I started off with something like:
def get_max_freq(row):
unique, counts = np.unique(np.array(row), return_counts=True)
print (unique,counts)
df_temp.apply(get_max_freq, axis=1)
I am able to get frequency of items row wise. i can go on and try converting them into a dataframe, sort by count and select first element and return from function, but it seems to be a slow method.
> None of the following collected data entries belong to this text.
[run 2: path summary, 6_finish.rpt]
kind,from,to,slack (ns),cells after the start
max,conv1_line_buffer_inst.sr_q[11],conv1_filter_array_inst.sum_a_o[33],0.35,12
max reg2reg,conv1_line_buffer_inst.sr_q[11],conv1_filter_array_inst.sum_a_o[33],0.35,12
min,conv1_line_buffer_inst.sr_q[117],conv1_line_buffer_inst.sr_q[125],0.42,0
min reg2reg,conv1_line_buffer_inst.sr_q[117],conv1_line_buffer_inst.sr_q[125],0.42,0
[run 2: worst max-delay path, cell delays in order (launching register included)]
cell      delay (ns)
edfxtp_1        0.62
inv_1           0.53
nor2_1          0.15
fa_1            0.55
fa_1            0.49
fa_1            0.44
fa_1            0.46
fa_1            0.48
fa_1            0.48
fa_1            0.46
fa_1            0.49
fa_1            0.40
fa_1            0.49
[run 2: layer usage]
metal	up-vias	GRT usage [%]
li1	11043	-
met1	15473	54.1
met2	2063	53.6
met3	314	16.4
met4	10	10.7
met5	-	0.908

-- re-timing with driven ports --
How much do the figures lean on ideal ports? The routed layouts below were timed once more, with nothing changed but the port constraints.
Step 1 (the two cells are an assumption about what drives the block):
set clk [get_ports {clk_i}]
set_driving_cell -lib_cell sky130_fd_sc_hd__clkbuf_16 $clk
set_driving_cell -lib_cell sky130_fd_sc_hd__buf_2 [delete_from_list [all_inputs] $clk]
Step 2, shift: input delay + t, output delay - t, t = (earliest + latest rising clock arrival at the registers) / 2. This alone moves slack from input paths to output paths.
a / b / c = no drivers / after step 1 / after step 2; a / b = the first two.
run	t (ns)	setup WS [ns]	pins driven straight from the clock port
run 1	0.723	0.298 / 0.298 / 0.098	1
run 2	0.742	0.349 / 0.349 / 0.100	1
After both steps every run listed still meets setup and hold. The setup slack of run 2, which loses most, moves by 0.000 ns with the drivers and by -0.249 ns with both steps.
This design comes from an exercise in tuning for small area on the open sky130 flow, not from production work. Only simulation tests tie the RTL to the original design; equivalence was not proved. Power figures rest on the tool's default switching activity, not on a simulated workload.

==> inputs of run B <==
Design trafficGenerator, start of the top module:
module trafficGenerator
(
	input logic update,
	input logic rst,
	input logic moveTick,
	input logic [9:0] xCount,
	input logic [9:0] yCount,
	output logic [115-1:0] traffic
);
	localparam [3:0] NONE = 4'd7;
	logic [9:0] ph1;
	logic [8:0] ph2;
	logic oddCar;
	logic spd2, left;
	assign spd2 = (yCount >= 10'd96 && yCount < 10'd160) || (yCount >= 10'd192 && yCount < 10'd224)
		|| (yCount >= 10'd296 && yCount < 10'd320) || (yCount >= 10'd344 && yCount < 10'd416);
	assign left = (yCount >= 10'd120 && yCount < 10'd224) || yCount >= 10'd320;
	logic [3:0] laneCode;
	always_comb
	begin
		laneCode = NONE;
		if (yCount > 10'd74 && yCount < 10'd91) laneCode = 4'd0;
		if (yCount > 10'd99 && yCount < 10'd116) laneCode = 4'd8;
		if (yCount > 10'd124 && yCount < 10'd141) laneCode = 4'd9;
		if (yCount > 10'd174 && yCount < 10'd191) laneCode = 4'd1;
		if (yCount > 10'd199 && yCount < 10'd216) laneCode = 4'd10;
		if (yCount > 10'd224 && yCount < 10'd241) laneCode = 4'd2;
		if (yCount > 10'd274 && yCount < 10'd291) laneCode = 4'd3;
		if (yCount > 10'd299 && yCount < 10'd316) laneCode = oddCar ? 4'd15 : 4'd14;
		if (yCount > 10'd324 && yCount < 10'd341) laneCode = 4'd4;
		if (yCount > 10'd349 && yCount < 10'd366) laneCode = 4'd11;
		if (yCount > 10'd399 && yCount < 10'd416) laneCode = 4'd12;
  ...
==> flow/config.mk <==
export PLATFORM = sky130hd
export DESIGN_NAME = trafficGenerator
export DESIGN_NICKNAME = trafficGenerator
export VERILOG_FILES = /design/flow/design.v
export SDC_FILE = /design/flow/constraint.sdc
export NUM_CORES = 4
export LEC_CHECK = 0
export ABC_AREA = 1
export CAP_MARGIN = 10
export CORE_MARGIN = 2
export CORE_UTILIZATION = 50
export CTS_BUF_LIST = sky130_fd_sc_hd__clkbuf_8
export CTS_CLUSTER_DIAMETER = 200
export CTS_CLUSTER_SIZE = 50
export SLEW_MARGIN = 10
==> flow/constraint.sdc <==
create_clock -name core_clock -period 5.0 [get_ports {update}]
set_input_delay 1.0000 -clock core_clock [delete_from_list [all_inputs] [get_ports {update}]]
set_output_delay 1.0000 -clock core_clock [all_outputs]
set_load 0.01 [all_outputs]
standard.sh (not shown) runs the stock make flow with config.mk's settings and CLKGATE_MAP_FILE= SYNTH_SCRIPT=/design/flow/synth_recipe.tcl, a recipe that flattens the netlist after the stock synthesis.
==> flow/flow/run.sh <==
#!/bin/bash
# The standard layout (as standard.sh runs it) with these changes:
#  - synthesis maps the logic with ABC's area script flow/area.abc (flow/synth.tcl),
#  - ports are buffered with sky130_fd_sc_hd__buf_1 instead of the flow's pick,
#  - after the floorplan, the constant outputs share one tie cell (flow/merge_ties.tcl).
# Each tool's output goes to a log here (make.log, merge_ties.log, write_def.log);
# ORFS's own logs stay under orfs/logs.
set -euo pipefail
W=$PWD
export AREA_ABC_SCRIPT=$W/flow/area.abc
export BUFFER_PORTS_ARGS="-buffer_cell sky130_fd_sc_hd__buf_1"
# one clock cluster, no dummy loads
export CTS_ARGS="-sink_clustering_enable -repair_clock_nets -buf_list sky130_fd_sc_hd__clkbuf_8 -sink_clustering_size 50 -sink_clustering_max_diameter 500 -dont_use_dummy_load -sink_clustering_levels 1"
R=$W/orfs/results/$FLOW_PLATFORM/trafficGenerator/base
orfs() {
  make -C "$FLOW_HOME" DESIGN_CONFIG="$W/config.mk" WORK_HOME="$W/orfs" CLKGATE_MAP_FILE= \
    SYNTH_SCRIPT="$W/flow/synth.tcl" "$@"
}
orfs floorplan > "$W/make_floorplan.log" 2>&1
TIE_ODB=$R/2_floorplan.odb openroad -no_init -exit "$W/flow/merge_ties.tcl" > "$W/merge_ties.log" 2>&1
orfs finish > "$W/make.log" 2>&1
: # left out here: write the final layout as DEF
==> flow/flow/area.abc <==
strash
&get -n
&fraig -x
&put
scorr
dc2
balance
rewrite
refactor
balance
rewrite
rewrite -z
balance
refactor -z
rewrite -z
balance
dc2
strash
&get -n
&dch -f
&nf -R 1000 -p
&put
==> flow/flow/merge_ties.tcl <==
# Drive all constant outputs from one tie cell: the floorplan gives each constant
# load a tie cell of its own.
read_db $::env(TIE_ODB)
set block [ord::get_db_block]
set keep {}
set merged 0
foreach inst [$block getInsts] {
  if {[[$inst getMaster] getName] ne "sky130_fd_sc_hd__conb_1"} { continue }
  set hiTerm [$inst findITerm HI]
  set loTerm [$inst findITerm LO]
  if {[$hiTerm getNet] ne "NULL" || [$loTerm getNet] eq "NULL"} { continue }
  set net [$loTerm getNet]
  if {$keep eq {}} { set keep $net; continue }
  foreach it [$net getITerms] {
    if {[$it getInst] eq $inst} { continue }
    $it disconnect
    $it connect $keep
  }
  foreach bt [$net getBTerms] {
    $bt disconnect
    $bt connect $keep
  }
  $loTerm disconnect
  odb::dbInst_destroy $inst
  odb::dbNet_destroy $net
  incr merged
}
if {$keep ne {}} { puts "merged $merged tie cells into [$keep getName]" }
write_db $::env(TIE_ODB)
==> flow/flow/synth.tcl <==
# The standard flow's synthesis script (synth_recipe.tcl) with one change: ABC maps the logic
# with the area script in area.abc instead of the flow's own script.
proc synth {args} { yosys synth -nofsm -noshare {*}$args }
proc abc {args} {
  set out {}
  set skip 0
  foreach a $args {
    if {$skip} { set skip 0; continue }
    if {$a eq "-script" || $a eq "-D"} { set skip 1; continue }
    lappend out $a
  }
  yosys abc -script $::env(AREA_ABC_SCRIPT) {*}$out
}
source $::env(SCRIPTS_DIR)/synth.tcl
# left out here: clear keep_hierarchy, flatten, clean up, hide names made inside functions, write 1_2_yosys.v
==> inputs of run P, as changes to run B <==
==> flow/flow/run.sh (replaced) <==
#!/bin/bash
# The standard layout (as standard.sh runs it) with two changes:
#  - synthesis maps the logic with ABC's area script flow/area.abc (flow/synth.tcl),
#  - ports are buffered with sky130_fd_sc_hd__buf_1 instead of the flow's pick.
# Every tool's output goes to make.log here; ORFS's own logs stay under orfs/logs.
set -euo pipefail
W=$PWD
export AREA_ABC_SCRIPT=$W/flow/area.abc
export BUFFER_PORTS_ARGS="-buffer_cell sky130_fd_sc_hd__buf_1"
make -C "$FLOW_HOME" DESIGN_CONFIG="$W/config.mk" WORK_HOME="$W/orfs" CLKGATE_MAP_FILE= \
  SYNTH_SCRIPT="$W/flow/synth.tcl" finish > "$W/make.log" 2>&1
R=$W/orfs/results/$FLOW_PLATFORM/trafficGenerator/base
: # left out here: write the final layout as DEF
==> flow/flow/area.abc (replaced) <==
strash
&get -n
&fraig -x
&put
scorr
dc2
strash
&get -n
&dch -f
&nf -R 1000
&put
--- a/flow/config.mk
+++ b/flow/config.mk
@@ -10,6 +10,4 @@
 export CORE_MARGIN = 2
 export CORE_UTILIZATION = 50
-export CTS_BUF_LIST = sky130_fd_sc_hd__clkbuf_8
-export CTS_CLUSTER_DIAMETER = 200
-export CTS_CLUSTER_SIZE = 50
+export CTS_BUF_LIST = sky130_fd_sc_hd__clkbuf_4
 export SLEW_MARGIN = 10
removed: flow/flow/merge_ties.tcl
==> inputs of run H, as changes to run B <==
--- a/flow/flow/run.sh
+++ b/flow/flow/run.sh
@@ -10,6 +10,4 @@
 export AREA_ABC_SCRIPT=$W/flow/area.abc
 export BUFFER_PORTS_ARGS="-buffer_cell sky130_fd_sc_hd__buf_1"
-# one clock cluster, no dummy loads
-export CTS_ARGS="-sink_clustering_enable -repair_clock_nets -buf_list sky130_fd_sc_hd__clkbuf_8 -sink_clustering_size 50 -sink_clustering_max_diameter 500 -dont_use_dummy_load -sink_clustering_levels 1"
 R=$W/orfs/results/$FLOW_PLATFORM/trafficGenerator/base
 orfs() {
--- a/flow/config.mk
+++ b/flow/config.mk
@@ -13,3 +13,4 @@
 export CTS_CLUSTER_DIAMETER = 200
 export CTS_CLUSTER_SIZE = 50
+export PLACE_DENSITY = 0.75
 export SLEW_MARGIN = 10
==> inputs of run M, as changes to run B <==
==> flow/run.sh (new file) <==
#!/bin/bash
# synth_recipe.tcl (not shown) runs the flow's synth.tcl, then flattens the netlist and writes it again
# the make line also repeats each setting of config.mk as NAME=value (left out here)
make -C /OpenROAD-flow-scripts/flow DESIGN_CONFIG=/design/flow/config.mk WORK_HOME=/design/flow/orfs CLKGATE_MAP_FILE= SYNTH_SCRIPT=/design/flow/synth_recipe.tcl finish
==> flow/config.mk (replaced) <==
export PLATFORM = sky130hd
export DESIGN_NAME = trafficGenerator
export DESIGN_NICKNAME = trafficGenerator
export VERILOG_FILES = /design/flow/design.v
export SDC_FILE = /design/flow/constraint.sdc
export NUM_CORES = 4
export LEC_CHECK = 0
export ABC_AREA = 1
export CAP_MARGIN = 20
export CORE_MARGIN = 2
export CORE_UTILIZATION = 40
export SLEW_MARGIN = 20
removed: flow/flow/run.sh
removed: flow/flow/area.abc
removed: flow/flow/merge_ties.tcl
removed: flow/flow/synth.tcl
removed: flow/standard.sh
==> comparison <==
- Against run H, the clock skew of run M is lower by 0.0065 ns.
- Core utilization: run H > run P > run B > run M.
- Register-to-register slack is about the same in run P and run H.
- Setup slack, highest first: run P, run M, run H, run B.
- The lowest wire length belongs to run B, the highest to run M.
- Sequential share of layout area, highest first: run B, run H, run P, run M.
- Combinational power, lowest first: run B, run H, run M, run P.
- Between run H and run B, the lower via count is in run B (gap about 3.6%, measured against run B).
- Of run P and run H, run P has the higher die area (gap 2.0%, measured against run H).
- Area after synthesis: run P is larger than run H (2.1%).
What follows belongs to an exercise in optimizing a design on an open flow for small area, a short achievable clock period and few clock cycles; a production flow would make more cautious choices.
Function was checked by simulation only, so behaviour that the tests miss may differ from the original.
Power figures rest on the tool's default switching activity, not on a simulated workload.

lane 1:
==> flow/design.v (excerpt) <==
module dwconv_top (
  input  logic                  clk,
  input  logic                  rstn,
  input  logic                  in_req,
  input  dwconv_pkg::window_t   in_data,
  output logic                  in_ack,
  output logic                  out_req,
  output dwconv_pkg::out_word_t out_data,
  input  logic                  out_ack
);
Size: ~2800 cells after synthesis, ~42000 sq um of cells after synthesis.
==> flow/config.mk <==
export PLATFORM = sky130hd
export DESIGN_NAME = dwconv_top
export DESIGN_NICKNAME = dwconv_top
export VERILOG_FILES = /design/flow/design.v
export SDC_FILE = /design/flow/constraint.sdc
export NUM_CORES = 4
export LEC_CHECK = 0
export CAP_MARGIN = 20
export CORE_MARGIN = 2
export CORE_UTILIZATION = 75
export CTS_CLUSTER_DIAMETER = 80
export CTS_CLUSTER_SIZE = 30
export SETUP_SLACK_MARGIN = 3.2
export SLEW_MARGIN = 20
export SYNTH_HIERARCHICAL = 1
export SYNTH_MINIMUM_KEEP_SIZE = 0
==> flow/constraint.sdc <==
create_clock -name core_clock -period 6.0 [get_ports {clk}]
set_input_delay 1.2000 -clock core_clock [delete_from_list [all_inputs] [get_ports {clk}]]
set_output_delay 1.2000 -clock core_clock [all_outputs]
set_load 0.01 [all_outputs]
standard.sh (not shown) runs the stock make flow with config.mk's settings and CLKGATE_MAP_FILE= SYNTH_SCRIPT=/design/flow/synth_recipe.tcl, a recipe that flattens the netlist after the stock synthesis.
==> flow/flow/run.sh <==
#!/bin/bash
# Standard layout (the standard.sh, standard synthesis included), except
# that the input and output port buffers are plain sky130_fd_sc_hd__buf_1
# cells rather than the delay cell that buffer_ports picks by default.
# Every port still gets its own buffer; the resizer may still upsize them.
set -e
export BUFFER_PORTS_ARGS="-buffer_cell sky130_fd_sc_hd__buf_1"
bash standard.sh > standard.log 2>&1
Testbench counts of lane 1, summed over its fixed seeds: cycles 12,800.
Relative to lane 1, the following input files were edited for lane 2:
diff --git a/flow/config.mk b/flow/config.mk
--- a/flow/config.mk
+++ b/flow/config.mk
@@ -9,3 +9,3 @@
 export CORE_MARGIN = 2
-export CORE_UTILIZATION = 75
+export CORE_UTILIZATION = 60
 export CTS_CLUSTER_DIAMETER = 80
Notes after the runs:
Lane 2 ended with less shortest period the worst path allows than lane 1. Lane 2 supports a higher top clock frequency than lane 1. In the final reports, the cell area of lane 2 is larger than that of lane 1. Looking at share of the clock period used by the worst path after layout across lane 2 and lane 1, the one that comes out higher is lane 1.
Background: an optimization exercise with open tools, aiming at small area, a short achievable clock period and few clock cycles per item. Do not read the settings as production practice. In this exercise RTL edits were held to simulation tests only and were not proved equivalent to the original.

== rev 12 ==
// mandel_engine
module mandel_engine #(
  parameter int W       = 16,
  parameter int FRAC    = 12,
  parameter int ITER_W  = 16,
  parameter int COORD_W = 9
) (
  input  logic               clk,
  input  logic               rst,
  input  logic               cfg_start,
  input  logic [COORD_W-1:0] cfg_pix_w,
  input  logic [COORD_W-1:0] cfg_pix_h,
  input  logic [W-1:0]       cfg_cxs,
  input  logic [W-1:0]       cfg_cys,
  input  logic [W-1:0]       cfg_dcx,
  input  logic [W-1:0]       cfg_dcy,
  input  logic [ITER_W-1:0]  cfg_max_iter,
  input  logic               abort,
  output logic               busy,
  output logic               done,
  output logic               out_valid,
  input  logic               out_ready,
  output logic [COORD_W-1:0] out_x,
  output logic [COORD_W-1:0] out_y,
  output logic [ITER_W-1:0]  out_iter,
  output logic               out_inside
);
  logic [COORD_W-1:0]  pix_w, pix_h, px, py;
  logic signed [W-1:0] cxs, dcx, dcy, cx, cy, x, y, sx, sy;
  logic [ITER_W-1:0]   max_iter, i;
  logic                comp, cyc_en;
  logic bigx, bigy, esc_mag;
  ...
==> module mandel_engine, before the edit <==
module mandel_engine #(
  parameter int W       = 16,
  parameter int FRAC    = 12,
  parameter int ITER_W  = 16,
  parameter int COORD_W = 9
) (
  input  logic               clk,
  input  logic               rst,
  input  logic               cfg_start,
  input  logic [COORD_W-1:0] cfg_pix_w,
  input  logic [COORD_W-1:0] cfg_pix_h,
  input  logic [W-1:0]       cfg_cxs,
  input  logic [W-1:0]       cfg_cys,
  input  logic [W-1:0]       cfg_dcx,
  input  logic [W-1:0]       cfg_dcy,
  input  logic [ITER_W-1:0]  cfg_max_iter,
  input  logic               abort,
  output logic               busy,
  output logic               done,
  output logic               out_valid,
  input  logic               out_ready,
  output logic [COORD_W-1:0] out_x,
  output logic [COORD_W-1:0] out_y,
  output logic [ITER_W-1:0]  out_iter,
  output logic               out_inside
);
  logic [COORD_W-1:0]  pix_w, pix_h, px, py;
  logic signed [W-1:0] cxs, dcx, dcy, cx, cy, x, y, sx, sy;
  logic [ITER_W-1:0]   max_iter, i;
  logic                comp, cyc_en;
  logic bigx, bigy, esc_mag;
  logic escape, at_lim, cyc, fin, can_out;
  logic signed [W-1:0] x_next, y_next;
  mandel_dp u_dp (
    .x(x[13:0]), .y(y[13:0]), .cx(cx), .cy(cy),
    .esc_mag(esc_mag), .xn(x_next), .yn(y_next)
  );
  always_comb begin
    bigx = !((x[15:13] == 3'b000) || (x[15:13] == 3'b111 && x[12:0] != '0));
    bigy = !((y[15:13] == 3'b000) || (y[15:13] == 3'b111 && y[12:0] != '0));
    escape = bigx || bigy || esc_mag;
    at_lim = (i == max_iter);
    cyc = cyc_en && ({x, y} == {sx, sy});
    fin = escape || at_lim || cyc;
    can_out = !out_valid || out_ready;
  end
  always_ff @(posedge clk) begin
    if (busy && !fin) begin
      x      <= x_next;
      y      <= y_next;
      i      <= i + ITER_W'(1);
      cyc_en <= 1'b1;
    end else begin
      x      <= '0;
      y      <= '0;
      i      <= '0;
      cyc_en <= 1'b0;
    end
    if (i[2:0] == 3'b000) begin
      sx <= x;
      sy <= y;
    end
  end
  always_ff @(posedge clk) begin
    if (rst) begin
      busy      <= 1'b0;
      done      <= 1'b0;
      out_valid <= 1'b0;
      comp      <= 1'b0;
    end else begin
      done <= 1'b0;
      if (busy && abort) begin
        busy      <= 1'b0;
        comp      <= 1'b0;
        out_valid <= 1'b0;
      end else if (!busy) begin
        if (cfg_start && !done) begin
          pix_w    <= cfg_pix_w;
          pix_h    <= cfg_pix_h;
          cxs      <= cfg_cxs;
          dcx      <= cfg_dcx;
          dcy      <= cfg_dcy;
          max_iter <= cfg_max_iter;
          px       <= '0;
          py       <= '0;
          cx       <= cfg_cxs;
          cy       <= cfg_cys;
          busy     <= 1'b1;
          comp     <= (cfg_pix_w != '0) && (cfg_pix_h != '0);
        end
      end else begin
        if (out_valid && out_ready) out_valid <= 1'b0;
        if (comp) begin
          if (fin && can_out) begin
            out_x      <= px;
            out_y      <= py;
            out_iter   <= escape ? i : max_iter;
            out_inside <= !escape;
            out_valid  <= 1'b1;
            if (px != pix_w - COORD_W'(1)) begin
              px <= px + COORD_W'(1);
              cx <= cx + dcx;
            end else begin
              px <= '0;
              cx <= cxs;
              if (py != pix_h - COORD_W'(1)) begin
                py <= py + COORD_W'(1);
                cy <= cy + dcy;
              end else begin
                comp <= 1'b0;
              end
            end
          end
        end else if (can_out) begin
          busy <= 1'b0;
          done <= 1'b1;
        end
      end
    end
  end
endmodule
make LEC_CHECK=0 CAP_MARGIN=20 CORE_MARGIN=2 CORE_UTILIZATION=40 SLEW_MARGIN=20 finish   # period 12.0 ns
run.sh (not shown) runs the stock make flow with config.mk's settings and CLKGATE_MAP_FILE= SYNTH_SCRIPT=/design/flow/synth_recipe.tcl, a recipe that flattens the netlist after the stock synthesis.
Testbench counts of rev 12, summed over its fixed seeds: cycles 49,446, pixels 3,072.
## Diff of input files: rev 13 against rev 12
diff --git a/flow/design.v b/flow/design.v
--- a/flow/design.v
+++ b/flow/design.v
@@ -26,40 +26,39 @@
 );
   logic [COORD_W-1:0]  pix_w, pix_h, px, py;
   logic signed [W-1:0] cxs, dcx, dcy, cx, cy, x, y, sx, sy;
   logic [ITER_W-1:0]   max_iter, i;
-  logic                comp, cyc_en;
-  logic bigx, bigy, esc_mag;
+  logic                comp, fresh;
+  logic signed [W-1:0] xe, ye;
+  logic [ITER_W-1:0]   ie;
+  logic bigx, bigy, esc_mag, mi_zero;
   logic escape, at_lim, cyc, fin, can_out;
   logic signed [W-1:0] x_next, y_next;
   mandel_dp u_dp (
-    .x(x[13:0]), .y(y[13:0]), .cx(cx), .cy(cy),
+    .x(xe[13:0]), .y(ye[13:0]), .cx(cx), .cy(cy),
     .esc_mag(esc_mag), .xn(x_next), .yn(y_next)
   );
   always_comb begin
-    bigx = !((x[15:13] == 3'b000) || (x[15:13] == 3'b111 && x[12:0] != '0));
-    bigy = !((y[15:13] == 3'b000) || (y[15:13] == 3'b111 && y[12:0] != '0));
-    escape = bigx || bigy || esc_mag;
-    at_lim = (i == max_iter);
-    cyc = cyc_en && ({x, y} == {sx, sy});
-    fin = escape || at_lim || cyc;
+    xe = fresh ? cx : x;
+    ye = fresh ? cy : y;
+    ie = fresh ? ITER_W'(1) : i;
+    mi_zero = (max_iter == '0);
+    bigx = !((xe[15:13] == 3'b000) || (xe[15:13] == 3'b111 && xe[12:0] != '0));
+    bigy = !((ye[15:13] == 3'b000) || (ye[15:13] == 3'b111 && ye[12:0] != '0));
+    escape = (bigx || bigy || esc_mag) && !mi_zero;
+    at_lim = (ie == max_iter);
+    cyc = !fresh && ({x, y} == {sx, sy});
+    fin = escape || at_lim || cyc || mi_zero;
     can_out = !out_valid || out_ready;
   end
   always_ff @(posedge clk) begin
-    if (busy && !fin) begin
-      x      <= x_next;
-      y      <= y_next;
-      i      <= i + ITER_W'(1);
-      cyc_en <= 1'b1;
-    end else begin
-      x      <= '0;
-      y      <= '0;
-      i      <= '0;
-      cyc_en <= 1'b0;
-    end
-    if (i[2:0] == 3'b000) begin
-      sx <= x;
-      sy <= y;
+    x     <= x_next;
+    y     <= y_next;
+    i     <= ie + ITER_W'(1);
+    fresh <= !busy || fin;
+    if (ie[1:0] == 2'b01) begin
+      sx <= xe;
+      sy <= ye;
     end
   end
   always_ff @(posedge clk) begin
     if (rst) begin
@@ -93,9 +92,9 @@
         if (comp) begin
           if (fin && can_out) begin
             out_x      <= px;
             out_y      <= py;
-            out_iter   <= escape ? i : max_iter;
+            out_iter   <= escape ? ie : max_iter;
             out_inside <= !escape;
             out_valid  <= 1'b1;
             if (px != pix_w - COORD_W'(1)) begin
               px <= px + COORD_W'(1);
### Flow results
- Having completed the whole flow, rev 13 delivered a layout that passed the timing, DRC and antenna checks.
- Diff rev 12 -> rev 13: count of unique library cells instantiated by Yosys saw an increase; post-route minimum period shows an increase of 440 ps.
- The xor/xnor share of the synthesized area reported for rev 13 is smaller than that of rev 12 by 0.92 points.
- Going from rev 12 to rev 13, total number of cells along the worst setup path grows by 7.
- Of the two values seen for origin of the worst setup path, fresh$_DFF_P_ was produced by rev 13 and x[12]$_SDFF_PN0_ by rev 12.
Testbench counts of rev 13, summed over its fixed seeds: cycles 45,937, pixels 3,072.

-- afterwards: timing with drivers on the ports --
The flow's constraints put no driver on any port. The routed layouts listed below were extracted and timed again, unchanged, in two steps. Step 1, drivers: a clkbuf_16 drives clk and a buf_2 each remaining input, both assumed. Step 2 also shifts input and output timing later by t, the mid clock arrival at the registers, as if the neighbouring blocks saw the same clock. Slacks: no drivers / after step 1 / after step 2; pairs: no drivers / after step 1.
run	t (ns)	setup slack, ns	worst hold slack (ns)
rev 12	0.625	3.085 / 3.085 / 3.085	0.500 / 0.500 / 0.500
rev 13	0.611	2.647 / 2.647 / 2.647	0.536 / 0.536 / 0.536
After both steps setup and hold are still met in every run listed.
Is there any pythonic way to address this problem? (which can address the speed on a ~1m rows dataframe)
If you're concerned about speed, and don't care about the restraint on a4
as you mentioned in the comments, you can use scipy.stats.mode
:
df['freq'] = scipy.stats.mode(df.values, 1)[0]
a1 a2 a3 a4 freq
0 4 4 4 4 4
1 4 4 4 4 4
2 2 3 2 3 2
3 2 3 3 3 3
4 2 2 2 2 2
5 2 2 2 2 2
Timings
df = pd.concat([df]*10000)
In [244]: %timeit df.mode(1)
12.7 s ± 268 ms per loop (mean ± std. dev. of 7 runs, 1 loop each)
In [245]: %timeit scipy.stats.mode(df.values, 1)[0]
10.8 ms ± 515 µs per loop (mean ± std. dev. of 7 runs, 100 loops each)
This will give you a massive performance boost over mode(1)